You could do some pre-processing on the data (if you're only ever interested in or frequently query the entire data set) as a form of denormalisation EG:
- Loop each record
- Extract the text
- Break into words
- Create a new table WordFrequencies (Word (PK), Count (int))
- Update WordFrequencies table
Everytime you change a value in a record:
- Count words in current row, deduct from WordFrequencies
- Count words in new text, increment WordFrequencies
Then you can query:
SELECT Sum(Count) FROM WordFrequencies WHERE Word = 'This' OR Word = 'That'
And it will be super fast.
Again, only good if you're querying the entire data set (if you want to add another condition to your where it wont work, or you need to work out a more sophisticated denormalisation design).

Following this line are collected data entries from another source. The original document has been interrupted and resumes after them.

## src/rtl/rst_supervisor.sv

```systemverilog
module rst_supervisor #(
  parameter int TICK_CYCLES    = 125000,
  parameter int HOLD_TICKS     = 200,
  parameter int WD_LONG_TICKS  = 1400,
  parameter int WD_MID_TICKS   = 600,
  parameter int WD_SHORT_TICKS = 200
) (
  input  logic       clk,
  input  logic       arst_n,
  input  logic       supply_ok,
  input  logic       cs_n_pin,
  input  logic [1:0] wd_sel,
  input  logic       active_high,
  output logic       sys_rst
);
  localparam int PW = $clog2(TICK_CYCLES + 1);
  localparam int HW = $clog2(HOLD_TICKS + 1);
  localparam int WW = $clog2(WD_LONG_TICKS + 1);

  logic [PW-1:0] pre_cnt;
  logic [HW-1:0] hold_cnt;
  logic [WW-1:0] wd_cnt, wd_limit;
  logic [2:0]    cs_sync;
  logic          in_rst, tick, cs_fall, wd_on, wd_fire, cause;

  assign tick    = (pre_cnt == PW'(TICK_CYCLES - 1));
  assign cs_fall = cs_sync[2] & ~cs_sync[1];
  assign wd_on   = (wd_sel != 2'b11);

  always_comb begin
    case (wd_sel)
      2'b00:   wd_limit = WW'(WD_LONG_TICKS);
      2'b01:   wd_limit = WW'(WD_MID_TICKS);
      default: wd_limit = WW'(WD_SHORT_TICKS);
    endcase
  end

  assign wd_fire = wd_on & ~in_rst & ~cs_fall & tick & (wd_cnt == wd_limit - 1'b1);
  assign cause   = ~supply_ok | wd_fire;
  assign sys_rst = active_high ? in_rst : ~in_rst;

  always_ff @(posedge clk or negedge arst_n) begin
    if (!arst_n) begin
      pre_cnt <= '0;
      cs_sync <= 3'b111;
    end else begin
      pre_cnt <= tick ? '0 : pre_cnt + 1'b1;
      cs_sync <= {cs_sync[1:0], cs_n_pin};
    end
  end

  always_ff @(posedge clk or negedge arst_n) begin
    if (!arst_n) begin
      in_rst   <= 1'b1;
      hold_cnt <= '0;
    end else if (cause) begin
      in_rst   <= 1'b1;
      hold_cnt <= '0;
    end else if (in_rst && tick) begin
      if (hold_cnt == HW'(HOLD_TICKS - 1)) begin
        in_rst   <= 1'b0;
        hold_cnt <= '0;
      end else begin
        hold_cnt <= hold_cnt + 1'b1;
      end
    end
  end

  always_ff @(posedge clk or negedge arst_n) begin
    if (!arst_n)
      wd_cnt <= '0;
    else if (in_rst || !wd_on || cs_fall || wd_fire)
      wd_cnt <= '0;
    else if (tick)
      wd_cnt <= wd_cnt + 1'b1;
  end
endmodule


```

If you have multiple columns in your data set to query in this way, you can do something like:
WordFrequencies (Word (PK), ColumnID(PK), Count (int))
Where column ID is a unique identifier for the column. Then you can query:
SELECT Sum(Count) FROM WordFrequencies WHERE (Word = 'This' AND ColumnID = 1) OR (Word = 'That' AND ColumnID = 2)
Combine with EXISTS can give you a pretty robust and fast solution.
Also, I think you can do something along the lines of:
SELECT Sum(Count) FROM WordFrequencies WHERE Word LIKE '%foo%'
To do partial matching on words (EG, someones email address
tom@example.com would be considered a word, but you could query email address Word LIKE '%@example.com'
Add full text search to the word column might give better performance if you're doing this.
Last edited by Gullanian; 04-20-2017 at 12:47 PM.